Apparently, great deviousness would not have been required to achieve a particular allocation. Simple, risk-free methods appeared to exist if a subject wished, with the cooperation of the coordinator at the centre, to be allocated to one of the two study arms. Suppose a subject wished to be allocated to the mammography arm? She would have had a 50/50 chance of being assigned to that group in any event. If the next allocation was to the control arm instead, the subject's name could have been entered onto the line with the next mammography allocation, leaving a gap in the allocation book, or she could have been advised to wait until the line for the desired arm was the next to be filled. In either case, it is unlikely that much time would have elapsed before a mammography allocation came up or a gap on the list was filled. Fifteen NBSS centres randomly assigned 90 000 women over 5 years or less: they must have been busy places.

A recent article adds to the concerns about randomization in the NBSS trial. Cohen and associates[10] examined previous health claims submitted for subjects who entered the NBSS centre in Manitoba. They found no statistically significant differences between the mammography and control arms for a large number of prior conditions, including several types of investigation for breast disease. However, 9 prior claims for breast cancer were found among the NBSS participants in Manitoba. Of these individuals 8 were assigned to the mammography arm and 1 to the control arm (p = 0.05). Of the women 40­49 years old, all 4 who had prior claims for breast cancer were assigned to the mammography arm (p = 0.12).

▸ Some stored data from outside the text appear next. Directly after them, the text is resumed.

From an optimization exercise on the open Yosys and OpenROAD flow, aimed at small area; shortcuts taken in it are not production practice.
The RTL was checked by simulation tests, not by an equivalence proof against the original design.
Power is estimated from default activity; no workload was simulated.

// udp_plus_fix
module udp_plus_fix(
    input         clk,
    input         rst,
    input  [7:0]  data_in,
    input         valid_in,
    output        fix_packet_done_in,
    output        msg_valid,
    output        msg_type,
    output [47:0] symbol_id,
    output        side,
    output [63:0] price,
    output [63:0] quantity,
    output [31:0] order_id
    );
    wire [7:0] fix_data;
    wire msg_complete, tag_valid, tag_first, value_valid, value_first;
    udp_parser udp(
        .clk(clk), .rst(rst), .data_in(data_in), .valid_in(valid_in),
        .payload_data(fix_data), .packet_done(fix_packet_done_in));
    fix_parser fp(
        .clk(clk), .rst(rst), .data_in(fix_data),
        .msg_complete(msg_complete), .tag_valid(tag_valid), .tag_first(tag_first),
        .value_valid(value_valid), .value_first(value_first));
    fix_to_order_book fto(
        .clk(clk), .rst(rst), .data(fix_data), .msg_complete(msg_complete),
        .tag_valid(tag_valid), .tag_first(tag_first),
        .value_valid(value_valid), .value_first(value_first),
        .msg_valid(msg_valid), .msg_type(msg_type), .symbol_id(symbol_id),
        .side(side), .price(price), .quantity(quantity), .order_id(order_id));
endmodule
Size: roughly 1,800 cells after synthesis, ~400 flip-flops, ~220 I/O pins, roughly 0.019 mm^2 of cells after synthesis.
clock: 10.0 ns
lec_check: 0
cap_margin: 20
core_margin: 2
core_utilization: 40
cts_cluster_diameter: 90
cts_cluster_size: 32
slew_margin: 20
standard.sh (not shown) runs the stock make flow with config.mk's settings and CLKGATE_MAP_FILE= SYNTH_SCRIPT=/design/flow/synth_recipe.tcl, a recipe that flattens the netlist after the stock synthesis.
==> flow/flow/run.sh <==
#!/bin/bash
# The standard layout, with every port buffered by the smallest buffer
# (sky130_fd_sc_hd__buf_1) instead of the one buffer_ports picks by default.
set -euo pipefail
bash standard.sh "BUFFER_PORTS_ARGS=-buffer_cell sky130_fd_sc_hd__buf_1" finish > standard_flow.log 2>&1
The baseline completed with no timing, DRC or antenna violations.
Edit:
Settings changed: CTS_CLUSTER_DIAMETER 90 to not set, CTS_CLUSTER_SIZE 32 to 25.
Effect:
- core utilization went up by 1.7 points
- synthesized cell count does not change
- power grows by a quarter to a third
- final cell count is higher slightly
Edit:
Settings changed: CTS_CLUSTER_SIZE 25 to 35.
What happened: The changed run completed with no timing, DRC or antenna violations. Global-route usage stays the same. Area after synthesis is unchanged. Power stays the same. Non-clock buffer count does not change.
Edit:
Settings changed: ABC_AREA set to 1, CORE_UTILIZATION 40 to 65, CTS_CLUSTER_DIAMETER set to 100, CTS_CLUSTER_SIZE 35 to 25.
Effect: Final area is lower by a few percent. Synthesized area is about the same. Critical path depth is higher by 7. Setup slack is better by 0.32 ns.

== oak ==
udp_plus_fix, a different RTL version from the one above (not shown whole).
For scale: ~1600 cells after synthesis, roughly 220 I/O pins, roughly 18000 µm² of cells after synthesis.
clock: 10.0 ns
lec_check: 0
cap_margin: 20
core_margin: 2
core_utilization: 40
slew_margin: 20
==> flow/flow/run.sh <==
#!/bin/bash
# The standard layout, with every port buffered by the smallest buffer
# (sky130_fd_sc_hd__buf_1) and clock tree synthesis without dummy loads.
set -euo pipefail
bash standard.sh "BUFFER_PORTS_ARGS=-buffer_cell sky130_fd_sc_hd__buf_1" \
  "CTS_ARGS=-sink_clustering_enable -repair_clock_nets -sink_clustering_size 18 -sink_clustering_max_diameter 75 -sink_clustering_buffer sky130_fd_sc_hd__clkbuf_8 -tree_buf sky130_fd_sc_hd__clkbuf_4 -dont_use_dummy_load" \
  finish > standard_flow.log 2>&1
oak reached the end of the flow, and the finished layout is clean on the timing, DRC and antenna checks.
Input changes introduced in pine (baseline for comparison: oak):
==> flow/flow/run.sh <==
#!/bin/bash
# The standard layout, with every port buffered by the smallest buffer
# (sky130_fd_sc_hd__buf_1) and clock tree synthesis without dummy loads.
set -euo pipefail
bash standard.sh "BUFFER_PORTS_ARGS=-buffer_cell sky130_fd_sc_hd__buf_1" \
  "CTS_ARGS=-sink_clustering_enable -repair_clock_nets -sink_clustering_size 16 -sink_clustering_max_diameter 70 -sink_clustering_buffer sky130_fd_sc_hd__clkbuf_8 -tree_buf sky130_fd_sc_hd__clkbuf_4 -root_buf sky130_fd_sc_hd__clkbuf_8 -dont_use_dummy_load" \
  finish > standard_flow.log 2>&1
[summary]
Clock group share of total power in pine is 0.9 points higher than in oak. Routed metal-1 wirelength | pine above oak. Between oak and pine, the difference in wire length of the first global-routing pass is negligible.

## run A
Another version of the RTL of udp_plus_fix (not shown whole).
For scale: about 1,600 cells after synthesis, roughly 400 flip-flops.
==> flow/design.v (excerpt) <==
module udp_plus_fix(
    input         clk,
    input         rst,
    input  [7:0]  data_in,
    input         valid_in,
    output        fix_packet_done_in,
    output        msg_valid,
    output        msg_type,
    output [47:0] symbol_id,
    output        side,
    output [63:0] price,
    output [63:0] quantity,
    output [31:0] order_id
    );
    wire [7:0] fix_data;
    wire msg_complete, tag_valid, tag_first, value_valid, value_first;
    udp_parser udp(
        .clk(clk), .rst(rst), .data_in(data_in), .valid_in(valid_in),
        .payload_data(fix_data), .packet_done(fix_packet_done_in));
    fix_parser fp(
        .clk(clk), .rst(rst), .data_in(fix_data),
        .msg_complete(msg_complete), .tag_valid(tag_valid), .tag_first(tag_first),
        .value_valid(value_valid), .value_first(value_first));
    fix_to_order_book fto(
        .clk(clk), .rst(rst), .data(fix_data), .msg_complete(msg_complete),
        .tag_valid(tag_valid), .tag_first(tag_first),
        .value_valid(value_valid), .value_first(value_first),
  ...
clock: 10.0 ns
lec_check: 0
cap_margin: 20
core_margin: 2
core_utilization: 40
slew_margin: 20
==> flow/flow/run.sh <==
#!/bin/bash
# The standard layout, with every port buffered by the smallest buffer
# (sky130_fd_sc_hd__buf_1) and clock tree synthesis without dummy loads.
set -euo pipefail
bash standard.sh "BUFFER_PORTS_ARGS=-buffer_cell sky130_fd_sc_hd__buf_1" \
  "CTS_ARGS=-sink_clustering_enable -repair_clock_nets -sink_clustering_size 10 -sink_clustering_max_diameter 50 -sink_clustering_buffer sky130_fd_sc_hd__clkbuf_4 -dont_use_dummy_load" \
  finish > standard_flow.log 2>&1
Edits applied to the flow inputs when going from run A to run B:
==> flow/flow/run.sh <==
#!/bin/bash
# The standard layout, with every port buffered by the smallest buffer
# (sky130_fd_sc_hd__buf_1) and clock tree synthesis without dummy loads.
set -euo pipefail
bash standard.sh "BUFFER_PORTS_ARGS=-buffer_cell sky130_fd_sc_hd__buf_1" \
  "CTS_ARGS=-sink_clustering_enable -repair_clock_nets -sink_clustering_size 16 -sink_clustering_max_diameter 70 -sink_clustering_buffer sky130_fd_sc_hd__clkbuf_8 -dont_use_dummy_load" \
  finish > standard_flow.log 2>&1
[summary]
The total power of run B is higher than that of run A.
NOTE: clock buffer and inverter area fraction after layout in run B exceeds that of run A
Switching power summed over all nets: run B vs run A down 0.79%
Compared with run A, in run B worst-case setup margin in the final layout climbed 0.029 ns; via count shows a reduction of 0.50%; final-layout clock buffer total fell by 33%; number of sinks handled by clock tree synthesis shows no meaningful change; transition time at the pin with the least slew margin went down 0.015 ns.
Delta(setup slack of the worst register-to-register path, run B - run A) > 0
Diff run A -> run B: highest achievable clock rate went up 1.2 MHz, total track usage went down 0.17 points.
diff inputs: run B => run C
==> flow/flow/run.sh <==
#!/bin/bash
# The standard layout, with every port buffered by the smallest buffer
# (sky130_fd_sc_hd__buf_1) and clock tree synthesis without dummy loads.
set -euo pipefail
bash standard.sh "BUFFER_PORTS_ARGS=-buffer_cell sky130_fd_sc_hd__buf_1" \
  "CTS_ARGS=-sink_clustering_enable -repair_clock_nets -sink_clustering_size 30 -sink_clustering_max_diameter 110 -dont_use_dummy_load" \
  finish > standard_flow.log 2>&1
Notes after the runs:
On number of global-route vias before repair, the higher figure sits with run B, not run C. Part of the total power dissipated in the clock network ended up 1.9 points lower on run C than on run B. On run C: critical path depth is 1 lower than what run B gave. The data arrival time of the critical path in run C was higher than what run B gave. Total length of routed wires, run C and run B: larger value in run B.

udp_plus_fix with an RTL version that a note above also has.
For scale: about 1900 cells after synthesis, ~400 flip-flops, about 220 I/O pins, ~0.019 mm2 of cells after synthesis.
==> flow/design.v (excerpt) <==
module udp_plus_fix(
    input         clk,
    input         rst,
    input  [7:0]  data_in,
    input         valid_in,
    output        fix_packet_done_in,
    output        msg_valid,
    output        msg_type,
    output [47:0] symbol_id,
    output        side,
    output [63:0] price,
    output [63:0] quantity,
    output [31:0] order_id
    );
    wire [7:0] fix_data;
    wire msg_complete, tag_valid, tag_first, value_valid, value_first;
    udp_parser udp(
        .clk(clk), .rst(rst), .data_in(data_in), .valid_in(valid_in),
        .payload_data(fix_data), .packet_done(fix_packet_done_in));
    fix_parser fp(
        .clk(clk), .rst(rst), .data_in(fix_data),
        .msg_complete(msg_complete), .tag_valid(tag_valid), .tag_first(tag_first),
        .value_valid(value_valid), .value_first(value_first));
    fix_to_order_book fto(
  ...
Settings: LEC_CHECK=0, ABC_AREA=1, CAP_MARGIN=20, CORE_MARGIN=2, CORE_UTILIZATION=40, CTS_CLUSTER_DIAMETER=100, CTS_CLUSTER_SIZE=25, SLEW_MARGIN=20; clock period 10.0 ns.
==> flow/flow/run.sh <==
#!/bin/bash
# The standard layout, with every port buffered by the smallest buffer
# (sky130_fd_sc_hd__buf_1) instead of the one buffer_ports picks by default.
set -euo pipefail
bash standard.sh "BUFFER_PORTS_ARGS=-buffer_cell sky130_fd_sc_hd__buf_1" finish > standard_flow.log 2>&1
Next try:
- ABC_AREA: 1 -> not set
Wire length fell by a few percent.
Die area hardly moves.
Global-route usage shrinks by 0.25 points.
Sequential power is lower by a few percent.
Non-clock buffer count is unchanged.
Cell count fell by a few percent.
Hold slack improved by 0.0042 ns.
Maximum frequency falls by a few percent.
Synthesized area stays flat.
Synthesized cell count came out lower by a little under a tenth.
Final area went down slightly.

[afterwards: timing with drivers on the ports]
The results above use ideal ports. As a check the final layouts listed here were re-extracted and re-timed, cells and wires unchanged.
Step 1 sets driving cells, clkbuf_16 on the clock port and buf_2 on the other inputs (assumed; they add their load-dependent delay and slew).
Step 2 adds t to the input delays and takes it off the output delays; t is the mean of the earliest and latest rising clock arrival at the registers after step 1. Input paths then give back, and output paths get back, about the clock's delay inside the block.
Slacks: ideal ports / drivers / drivers and shift; pairs: ideal ports / drivers.
run	shift t [ns]	setup WS [ns]	worst hold slack (ns)	worst slew at a driven data input, ns	pins driven straight from the clock port
the first run of note 1	0.599	3.462 / 3.462 / 3.462	0.358 / 0.358 / 0.358	0.03	1
the second run of note 1	0.617	3.455 / 3.455 / 3.455	0.345 / 0.345 / 0.345	0.03	1
the third run of note 1	0.617	3.455 / 3.455 / 3.455	0.345 / 0.345 / 0.345	0.03	1
the fourth run of note 1	0.571	3.776 / 3.776 / 3.776	0.366 / 0.366 / 0.366	0.08	1
oak	0.572	5.000 / 4.945 / 5.480	0.369 / 0.369 / 0.369	0.03	1
pine	0.615	4.922 / 4.874 / 5.467	0.387 / 0.387 / 0.387	0.03	1
run A	0.558	4.968 / 4.918 / 5.476	0.318 / 0.318 / 0.318	0.03	1
run B	0.561	4.998 / 4.944 / 5.505	0.354 / 0.354 / 0.354	0.03	1
run C	0.565	4.976 / 4.925 / 5.490	0.361 / 0.361 / 0.361	0.03	1
the first run of note 4	0.591	3.758 / 3.758 / 3.758	0.351 / 0.351 / 0.351	0.04	1
the second run of note 4	0.596	3.459 / 3.459 / 3.459	0.356 / 0.356 / 0.356	0.03	1
After both steps setup and hold are still met in every run listed.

Table 1 summarizes the published evidence from the NBSS that is at least consistent with the possibility that randomization may have been subverted.

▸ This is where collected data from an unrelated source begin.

Context: an optimization exercise on an open-source flow, tuned for small area. The choices shown serve that exercise and are no tape-out recipe.
Only the layout flow was run in this run; the RTL was not checked for function there.
No activity file was given, so power comes from the tool's default toggle rates.

==> flow/design.v <==
`default_nettype none
module Debounce_Switch (input i_Clk, input i_Rst, input i_Switch, output o_Switch);
  parameter c_DEBOUNCE_LIMIT = 500;
  reg [17:0] r_Count;
  reg r_State;
  always @(posedge i_Clk)
  begin
    if (i_Rst)
    begin
      r_State <= 1'b0;
      r_Count <= 0;
    end
    else if (i_Switch !== r_State && r_Count < c_DEBOUNCE_LIMIT)
      r_Count <= r_Count + 1;
    else if (r_Count == c_DEBOUNCE_LIMIT)
    begin
      r_State <= i_Switch;
      r_Count <= 0;
    end 
    else
      r_Count <= 0;
  end
  assign o_Switch = r_State;
endmodule
`default_nettype none
module Sync_To_Count 
 #(parameter TOTAL_COLS = 800,
   parameter TOTAL_ROWS = 525)
  (input            i_Clk,
   input            i_Rst,
   input            i_HSync,
   input            i_VSync, 
   output reg       o_HSync,
   output reg       o_VSync,
   output reg [9:0] o_Col_Count,
   output reg [9:0] o_Row_Count);
   wire w_Frame_Start;
  always @(posedge i_Clk)
  begin
    if (i_Rst)
    begin
      o_VSync <= 1'b0;
      o_HSync <= 1'b0;
    end
    else
    begin
      o_VSync <= i_VSync;
      o_HSync <= i_HSync;
    end
  end
  always @(posedge i_Clk)
  begin
    if (i_Rst || w_Frame_Start == 1'b1)
    begin
      o_Col_Count <= 0;
      o_Row_Count <= 0;
    end
    else
    begin
      if (o_Col_Count == TOTAL_COLS-1)
      begin
        if (o_Row_Count == TOTAL_ROWS-1)
        begin
          o_Row_Count <= 0;
        end
        else
        begin
          o_Row_Count <= o_Row_Count + 1;
        end
        o_Col_Count <= 0;
      end
      else
      begin
        o_Col_Count <= o_Col_Count + 1;
      end
    end
  end
  assign w_Frame_Start = (~o_VSync & i_VSync);
endmodule
`default_nettype none
module VGA_Sync_Pulses 
 #(parameter TOTAL_COLS  = 800, 
   parameter TOTAL_ROWS  = 525,
   parameter ACTIVE_COLS = 640, 
   parameter ACTIVE_ROWS = 480)
  (input            i_Clk,
   input            i_Rst,
   output           o_HSync,
   output           o_VSync,
   output reg [9:0] o_Col_Count,
   output reg [9:0] o_Row_Count
  );  
  always @(posedge i_Clk)
  begin
    if (i_Rst)
    begin
      o_Col_Count <= 0;
      o_Row_Count <= 0;
    end
    else if (o_Col_Count == TOTAL_COLS-1)
    begin
      o_Col_Count <= 0;
      if (o_Row_Count == TOTAL_ROWS-1)
        o_Row_Count <= 0;
      else
        o_Row_Count <= o_Row_Count + 1;
    end
    else
      o_Col_Count <= o_Col_Count + 1;
  end
  assign o_HSync = o_Col_Count < ACTIVE_COLS ? 1'b1 : 1'b0;
  assign o_VSync = o_Row_Count < ACTIVE_ROWS ? 1'b1 : 1'b0;
endmodule
`default_nettype none
module VGA_Sync_Porch #(parameter VIDEO_WIDTH = 3,   
                        parameter TOTAL_COLS  = 3,   
                        parameter TOTAL_ROWS  = 3,   
                        parameter ACTIVE_COLS = 2,
                        parameter ACTIVE_ROWS = 2)
  (input i_Clk,
   input i_Rst,
   input i_HSync,
   input i_VSync,
   input [VIDEO_WIDTH-1:0] i_Red_Video,
   input [VIDEO_WIDTH-1:0] i_Grn_Video,
   input [VIDEO_WIDTH-1:0] i_Blu_Video,
   output reg o_HSync,
   output reg o_VSync,
   output reg [VIDEO_WIDTH-1:0] o_Red_Video,
   output reg [VIDEO_WIDTH-1:0] o_Grn_Video,
   output reg [VIDEO_WIDTH-1:0] o_Blu_Video
   );
  parameter c_FRONT_PORCH_HORZ = 18;
  parameter c_BACK_PORCH_HORZ  = 50;
  parameter c_FRONT_PORCH_VERT = 10;
  parameter c_BACK_PORCH_VERT  = 33;
  wire w_HSync;
  wire w_VSync;
  wire [9:0] w_Col_Count;
  wire [9:0] w_Row_Count;
  reg [VIDEO_WIDTH-1:0] r_Red_Video;
  reg [VIDEO_WIDTH-1:0] r_Grn_Video;
  reg [VIDEO_WIDTH-1:0] r_Blu_Video;
  Sync_To_Count #(.TOTAL_COLS(TOTAL_COLS),
                  .TOTAL_ROWS(TOTAL_ROWS)) UUT 
  (.i_Clk      (i_Clk),
   .i_Rst      (i_Rst),
   .i_HSync    (i_HSync),
   .i_VSync    (i_VSync),
   .o_HSync    (w_HSync),
   .o_VSync    (w_VSync),
   .o_Col_Count(w_Col_Count),
   .o_Row_Count(w_Row_Count)
  );
  always @(posedge i_Clk)
  begin
    if (i_Rst)
    begin
      o_HSync <= 1'b0;
      o_VSync <= 1'b0;
    end
    else
    begin
    if ((w_Col_Count < c_FRONT_PORCH_HORZ + ACTIVE_COLS) || 
        (w_Col_Count > TOTAL_COLS - c_BACK_PORCH_HORZ - 1))
      o_HSync <= 1'b1;
    else
      o_HSync <= w_HSync;
    if ((w_Row_Count < c_FRONT_PORCH_VERT + ACTIVE_ROWS) ||
        (w_Row_Count > TOTAL_ROWS - c_BACK_PORCH_VERT - 1))
      o_VSync <= 1'b1;
    else
      o_VSync <= w_VSync;
    end
  end
  always @(posedge i_Clk)
  begin
    if (i_Rst)
    begin
      r_Red_Video <= 0;
      r_Grn_Video <= 0;
      r_Blu_Video <= 0;
      o_Red_Video <= 0;
      o_Grn_Video <= 0;
      o_Blu_Video <= 0;
    end
    else
    begin
    r_Red_Video <= i_Red_Video;
    r_Grn_Video <= i_Grn_Video;
    r_Blu_Video <= i_Blu_Video;
    o_Red_Video <= r_Red_Video;
    o_Grn_Video <= r_Grn_Video;
    o_Blu_Video <= r_Blu_Video;
    end
  end
endmodule
`default_nettype none
module Pong_Paddle_Ctrl
  #(parameter c_PLAYER_PADDLE_X=0,
    parameter c_PADDLE_HEIGHT=6,
    parameter c_GAME_HEIGHT=30)
  (input            i_Clk,
   input            i_Rst,
   input [5:0]      i_Col_Count_Div,
   input [5:0]      i_Row_Count_Div,
   input            i_Paddle_Up,
   input            i_Paddle_Dn,
   output reg       o_Draw_Paddle,
   output reg [5:0] o_Paddle_Y);
  parameter c_PADDLE_SPEED = 2500;
  reg [31:0] r_Paddle_Count;
  wire w_Paddle_Count_En;
  assign w_Paddle_Count_En = i_Paddle_Up ^ i_Paddle_Dn;
  always @(posedge i_Clk)
  begin
    if (i_Rst)
    begin
      r_Paddle_Count <= 0;
      o_Paddle_Y     <= 0;
    end
    else
    begin
    if (w_Paddle_Count_En == 1'b1)
    begin
      if (r_Paddle_Count == c_PADDLE_SPEED)
        r_Paddle_Count <= 0;
      else
        r_Paddle_Count <= r_Paddle_Count + 1;
    end
    if (i_Paddle_Up == 1'b1 && r_Paddle_Count == c_PADDLE_SPEED &&
        o_Paddle_Y !== 0)
      o_Paddle_Y <= o_Paddle_Y - 1;
    else if (i_Paddle_Dn == 1'b1 && r_Paddle_Count == c_PADDLE_SPEED &&
             o_Paddle_Y !== c_GAME_HEIGHT-c_PADDLE_HEIGHT-1)
      o_Paddle_Y <= o_Paddle_Y + 1;
    end
  end
  always @(posedge i_Clk)
  begin
    if (i_Rst)
      o_Draw_Paddle <= 1'b0;
    else if (i_Col_Count_Div == c_PLAYER_PADDLE_X &&
        i_Row_Count_Div >= o_Paddle_Y &&
        i_Row_Count_Div <= o_Paddle_Y + c_PADDLE_HEIGHT)
      o_Draw_Paddle <= 1'b1;
    else
      o_Draw_Paddle <= 1'b0;
  end
endmodule  
`default_nettype none
module Pong_Ball_Ctrl 
  #(parameter c_GAME_WIDTH=40, 
    parameter c_GAME_HEIGHT=30) 
  (input            i_Clk,
   input            i_Rst,
   input            i_Game_Active,
   input [5:0]      i_Col_Count_Div,
   input [5:0]      i_Row_Count_Div,
   output reg       o_Draw_Ball,
   output reg [5:0] o_Ball_X,
   output reg [5:0] o_Ball_Y);
  parameter c_BALL_SPEED = 2500;
  reg [5:0]  r_Ball_X_Prev;
  reg [5:0]  r_Ball_Y_Prev;
  reg [31:0] r_Ball_Count;
  always @(posedge i_Clk)
  begin
    if (i_Rst)
    begin
      o_Ball_X      <= 0;
      o_Ball_Y      <= 0;
      r_Ball_X_Prev <= 0;
      r_Ball_Y_Prev <= 0;
      r_Ball_Count  <= 0;
    end
    else if (i_Game_Active == 1'b0)
    begin
      o_Ball_X      <= c_GAME_WIDTH/2;
      o_Ball_Y      <= c_GAME_HEIGHT/2;
      r_Ball_X_Prev <= c_GAME_WIDTH/2 + 1;
      r_Ball_Y_Prev <= c_GAME_HEIGHT/2 - 1;
    end
    else
    begin
      if (r_Ball_Count < c_BALL_SPEED)
        r_Ball_Count <= r_Ball_Count + 1;
      else
      begin
        r_Ball_Count <= 0;
        r_Ball_X_Prev <= o_Ball_X;
        r_Ball_Y_Prev <= o_Ball_Y;
        if ((r_Ball_X_Prev < o_Ball_X && o_Ball_X == c_GAME_WIDTH-1) ||
            (r_Ball_X_Prev > o_Ball_X && o_Ball_X != 0))
          o_Ball_X <= o_Ball_X - 1;
        else
          o_Ball_X <= o_Ball_X + 1;
        if ((r_Ball_Y_Prev < o_Ball_Y && o_Ball_Y == c_GAME_HEIGHT-1) ||
            (r_Ball_Y_Prev > o_Ball_Y && o_Ball_Y != 0))
          o_Ball_Y <= o_Ball_Y - 1;
        else
          o_Ball_Y <= o_Ball_Y + 1;
      end
    end
  end  
  always @(posedge i_Clk)
  begin
    if (i_Rst)
      o_Draw_Ball <= 1'b0;
    else if (i_Col_Count_Div == o_Ball_X && i_Row_Count_Div == o_Ball_Y)
      o_Draw_Ball <= 1'b1;
    else
      o_Draw_Ball <= 1'b0;
  end
endmodule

Differences exist between the mammography and control arms in the number of prior claims for breast cancer, of name alterations in the allocation books and of women with advanced breast cancer detected at baseline by physical examination. Explanations for each of these findings have been offered. For the prior health claims for breast cancer, no other evidence could be found to support the diagnosis.[10] For the difference in the number of name alterations, subjects in the mammography arm were seen more often by the centre staff and so there were more opportunities for corrections to be made. For the difference in the number of women with advanced cancer, Miller and associates8 pointed out that mammography contributed to the "greater efficiency in cancer detection in the mammography group." Because so much time has passed since the events in question occurred, it may not be possible to determine definitively whether these various explanations are correct, or whether these differences are due to the single explanation that randomization was subverted. Interested readers should consult the original sources to judge for themselves.

One lesson to be learned from the NBSS is clear: randomization in clinical trials should be managed in a manner that makes tampering of any sort impossible. This could be achieved in multicentre trials like the NBSS if randomization were performed by telephone contact with a site remote from the centres where subjects would be enrolled. In this way, people responsible for enrollment would have no advance knowledge of allocation.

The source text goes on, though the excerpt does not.